Seu amigo de infância Milo, interpretado por Matt Smith, sofre da mesma doença e ao descobrir a transformação de Michael decide se submeter ao mesmo processo. Diferente de Morbius, Milo não demonstra nenhum interesse em controlar os novos impulsos, tornando-se o antagonista principal que o filme precisava para estruturar seu terceiro ato.
Elenco completo
Jared Leto como Michael Morbius; Matt Smith como Loxias “Milo” Crown; Adria Arjona como Martine Bancroft, cientista e parceira de Morbius; Jared Harris como Dr. Emil Nicholas, o médico mentor de Morbius desde a infância; Tyrese Gibson como agente do FBI Simon Stroud; Al Madrigal como agente Rodriguez; Michael Keaton numa participação especial que conecta o filme ao universo do Spider-Man da Sony, retomando o papel que fez em Homem-Aranha de Volta ao Lar.
A direção é de Daniel Espinosa, o sueco responsável por Life e À Espreita, com roteiro de Matt Sazama e Burk Sharpless.
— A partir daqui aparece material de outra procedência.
This design comes from an exercise in tuning for small area, a short achievable clock period and few clock cycles per item on the open sky130 flow, not from production work. Function was checked by simulation only, so behaviour that the tests miss may differ from the original. No activity file was given, so power comes from the tool's default toggle rates.

==> flow/design.v <==
`timescale 1ns/1ps
module kmeans_top #(
    parameter int num_pixels = 100,
    parameter int iterations = 3
) (
    input  logic                clk,
    input  logic                reset,
    input  logic                start,
    output logic [16-1:0]   pixel_addr,
    input  logic signed [16-1:0] a_data,
    input  logic                cluster_id_rdata,
    input  logic                rgb_dark,
    output logic                cluster_id_we,
    output logic                cluster_id_wdata,
    output logic                lab_clear,
    output logic                done_kmeans,
    output logic                done_cluster
);
    localparam int SW = 16;    
    localparam int AW = 7;               
    localparam int QW = 16;              
    localparam int RW = 7;               
    localparam int TW = RW + QW;         
    localparam logic [1:0] M_IDLE = 2'd0;
    localparam logic [1:0] M_RD   = 2'd1;    
    localparam logic [1:0] M_DV   = 2'd2;    
    localparam logic [1:0] M_IL   = 2'd3;    
    localparam logic [AW-1:0] LAST   = AW'(num_pixels - 1);
    localparam logic [AW-1:0] DV_JMP = AW'(128 - QW - 4);
    localparam logic [QW-1:0] C0U = QW'(0 + 32768);
    localparam logic [QW-1:0] C1U = QW'(5 + 32768);
    logic [1:0]    mode;
    logic          pass2;
    logic [AW-1:0] addr;
    logic          ph;       
    logic          ilf;      
    logic          dv, dvf;  
    logic          lv, lvf;  
    logic [SW-1:0] u_q;
    logic          lab_q, labn_q, sn_q, id_q, dark_q;
    logic [QW-1:0] lo0, lo1;
    logic [RW-1:0] hi0, hi1;
    logic          c0, c1;
    logic [TW-1:0] acc0, acc1;
    assign acc0 = {hi0 + RW'(c0), lo0};
    assign acc1 = {hi1 + RW'(c1), lo1};
    logic [AW-1:0] n0, n1;
    logic [QW+1:0] v;
    logic          fin1_q;   
    logic          fin_q;    
    logic          divstep;  
    logic          we_q, wd_q, lc_q, dk_q, dc_q;
    assign pixel_addr       = {{(16-AW){1'b0}}, addr};
    assign cluster_id_we    = we_q;
    assign cluster_id_wdata = wd_q;
    assign lab_clear        = lc_q;
    assign done_kmeans      = dk_q;
    assign done_cluster     = dc_q;
    logic [SW-1:0] u_in;
    logic          sel;
    assign u_in = {~a_data[SW-1], a_data[SW-2:0]};
    assign sel  = (n1 > n0);
    logic idle, vclr;
    assign idle    = (mode == M_IDLE);
    assign vclr    = divstep && (&addr[3:0]);
    function automatic logic [TW-1:0] dstep(
        input logic [TW-1:0] s,
        input logic [AW-1:0] den
    );
        logic [RW:0]   r2;
        logic [RW+1:0] t;
        r2 = s[TW-1:QW-1];
        t  = {1'b0, r2} - {2'b00, den};
        if (!t[RW+1])
            dstep = {t[RW-1:0], s[QW-2:0], 1'b1};
        else
            dstep = {r2[RW-1:0], s[QW-2:0], 1'b0};
    endfunction
    logic [TW-1:0] ds0, ds1;
    assign ds0 = dstep({hi0, lo0}, n0);
    assign ds1 = dstep({hi1, lo1}, n1);
    function automatic logic [QW-1:0] due_bits(input logic [QW-1:0] c);
        for (int i = 0; i < QW; i++)
            due_bits[i] = c[(QW + 14 - i) % QW];
    endfunction
    localparam logic [QW-1:0] C0D = due_bits(C0U);
    localparam logic [QW-1:0] C1D = due_bits(C1U);
    logic       b0, b1, bq0, bq1;
    assign b0 = (n0 == '0) ? C0D[addr[3:0]] : ds0[0];
    assign b1 = (n1 == '0) ? C1D[addr[3:0]] : ds1[0];
    logic kq0, kq1;
    logic x0, x1, x2;
    assign x0 = !fin_q & (bq0 ^ bq1);
    assign x1 = fin_q ? (kq0 ^ kq1) : (bq0 & bq1);
    assign x2 = fin_q & kq0 & kq1;
    logic [QW:0] vt, vinc, vpre;
    logic        vc1;
    assign vt = v[QW:0];
    assign vc1 = (vt[0] & x1) | x2;
    assign vpre[0] = 1'b0;
    assign vpre[1] = vc1;
    for (genvar i = 2; i <= QW; i++)
    begin : g_vpre
        assign vpre[i] = vc1 & (&vt[i-1:1]);
    end
    assign vinc = {vt[QW:1] ^ vpre[QW:1], vt[0] ^ x1};
    logic [QW:0] acc_sum0, acc_sum1;
    assign acc_sum0 = {1'b0, lo0} + {1'b0, u_q};
    assign acc_sum1 = {1'b0, lo1} + {1'b0, u_q};
    always_ff @(posedge clk)
    begin
        u_q    <= u_in;
        lab_q  <= (u_in > v[QW+1:2]);
        labn_q <= !(u_in > v[QW+1:2]);
        sn_q   <= (a_data < (-10));
        id_q   <= cluster_id_rdata;
        dark_q <= rgb_dark;
    end
    always_ff @(posedge clk)
    begin
        if (idle || fin_q)
        begin
            {hi0, c0, lo0} <= '0;
            {hi1, c1, lo1} <= '0;
            n0   <= '0;
            n1   <= '0;
        end
        else if (divstep)
        begin
            {hi0, lo0} <= ds0;
            {hi1, lo1} <= ds1;
            c0 <= 1'b0;
            c1 <= 1'b0;
        end
        else
        begin
            hi0 <= acc0[TW-1:QW];
            hi1 <= acc1[TW-1:QW];
            c0  <= 1'b0;
            c1  <= 1'b0;
        end
        if (lv && !lvf)
        begin
            if (lab_q)
                {c1, lo1} <= acc_sum1;
            else
                {c0, lo0} <= acc_sum0;
            if (mode != M_IL || sn_q)
            begin
                if (labn_q)
                    n0 <= n0 + 1'b1;
                else
                    n1 <= n1 + 1'b1;
            end
        end
        if (divstep)
        begin
            bq0 <= b0;
            bq1 <= b1;
        end
        if (fin1_q)
        begin
            kq0 <= (n0 != '0) && !lo0[QW-1] && (|hi0);
            kq1 <= (n1 != '0) && !lo1[QW-1] && (|hi1);
        end
        if (idle)
            v <= {({1'b0, C0U} + {1'b0, C1U}), 1'b0};
        else if (vclr)
            v <= '0;
        else if (divstep || fin1_q || fin_q)
            v <= {vinc, x0};
    end
    always_ff @(posedge clk)
    begin
        if (reset)
        begin
            mode  <= M_IDLE;
            pass2 <= 1'b0;
            addr  <= '0;
            ph    <= 1'b0;
            ilf   <= 1'b0;
            dv    <= 1'b0;
            dvf   <= 1'b0;
            lv    <= 1'b0;
            lvf   <= 1'b0;
            fin1_q <= 1'b0;
            fin_q <= 1'b0;
            divstep <= 1'b0;
            we_q  <= 1'b0;
            wd_q  <= 1'b0;
            lc_q  <= 1'b0;
            dk_q  <= 1'b0;
            dc_q  <= 1'b0;
        end
        else
        begin
            lv    <= dv;
            lvf   <= dvf;
            dv    <= 1'b0;
            dvf   <= 1'b0;
            fin1_q <= 1'b0;
            fin_q <= fin1_q;
            divstep <= 1'b0;
            we_q  <= 1'b0;
            lc_q  <= 1'b0;
            case (mode)
                M_IDLE:
                    if (start)
                    begin
                        dv    <= 1'b1;
                        addr  <= addr + 1'b1;
                        mode  <= M_RD;
                        pass2 <= 1'b0;
                        dk_q  <= 1'b0;
                        dc_q  <= 1'b0;
                    end
                M_RD:
                begin
                    dv <= 1'b1;
                    if (addr == LAST)
                    begin
                        addr <= DV_JMP;
                        mode <= M_DV;
                    end
                    else
                        addr <= addr + 1'b1;
                end
                M_DV:
                begin
                    addr    <= addr + 1'b1;
                    divstep <= (addr >= DV_JMP + 2'd2) && (addr <= 7'd125);
                    fin1_q  <= (addr == 7'd126);
                    if (&addr)
                    begin
                        pass2 <= 1'b1;
                        ph    <= 1'b0;
                        ilf   <= 1'b0;
                        mode  <= pass2 ? M_IL : M_RD;
                    end
                end
                default:  
                begin
                    ph <= ~ph;
                    if (!ph)
                    begin
                        dv   <= (addr <= LAST);
                        dvf  <= ilf;
                        addr <= (addr == '0) ? LAST : addr - 1'b1;
                        if (lv)
                        begin
                            we_q <= 1'b1;
                            if (lvf)
                            begin
                                wd_q <= ~(id_q ^ sel);
                                lc_q <= (id_q ^ sel) | dark_q;
                                dk_q <= 1'b1;
                            end
                            else
                                wd_q <= !labn_q;
                        end
                    end
                    else
                    begin
                        if (addr == LAST)
                        begin
                            if (dk_q)
                            begin
                                addr <= '0;
                                dc_q <= 1'b1;
                                mode <= M_IDLE;
                            end
                            else
                                addr <= AW'(1);
                        end
                        else if (!ilf && addr == LAST - 1'b1)
                        begin
                            addr <= '0;
                            ilf  <= 1'b1;
                        end
                        else
                            addr <= addr + 2'd2;
                    end
                end
            endcase
        end
    end
endmodule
A distinção vampiro biológico versus vampiro sobrenatural
A origem de Morbius como personagem dos quadrinhos, criado em 1971 por Roy Thomas e Gil Kane, tem uma especificidade narrativa que o distingue dos vampiros convencionais da ficção, pois suas capacidades e necessidades são de origem biológica, não sobrenatural. Isso significa que são teoricamente tratáveis por ciência, que não tem fraqueza a objetos sagrados ou à luz solar da mesma forma que vampiros folclóricos, e que o conflito central do personagem é o de um cientista que precisa aplicar seus próprios conhecimentos para resolver um problema que ele mesmo criou em si mesmo.
O filme desenvolve essa distinção com variável sucesso, introduzindo o sangue sintético que Morbius usa inicialmente para controlar a necessidade e a deterioração progressiva que o leva para mais perto do comportamento que tenta evitar. É o aspecto narrativo mais interessante do roteiro e o que mais claramente reflete o que tornava o personagem dos quadrinhos original.
O design de som e efeitos visuais que funcionam
Separando os problemas narrativos do que o filme executa bem tecnicamente, o design sonoro das cenas de ecolocalização de Morbius é um dos aspectos mais bem trabalhados. A representação visual e sonora de como Morbius “vê” o ambiente através do som quando sua visão falha cria uma experiência sensorial específica que o horror de super-herói raramente tenta. A equipe de efeitos visuais trabalhou com consultores de ecolocalização de morcegos reais para criar uma representação que fosse tanto visualmente interessante quanto biologicamente referenciada.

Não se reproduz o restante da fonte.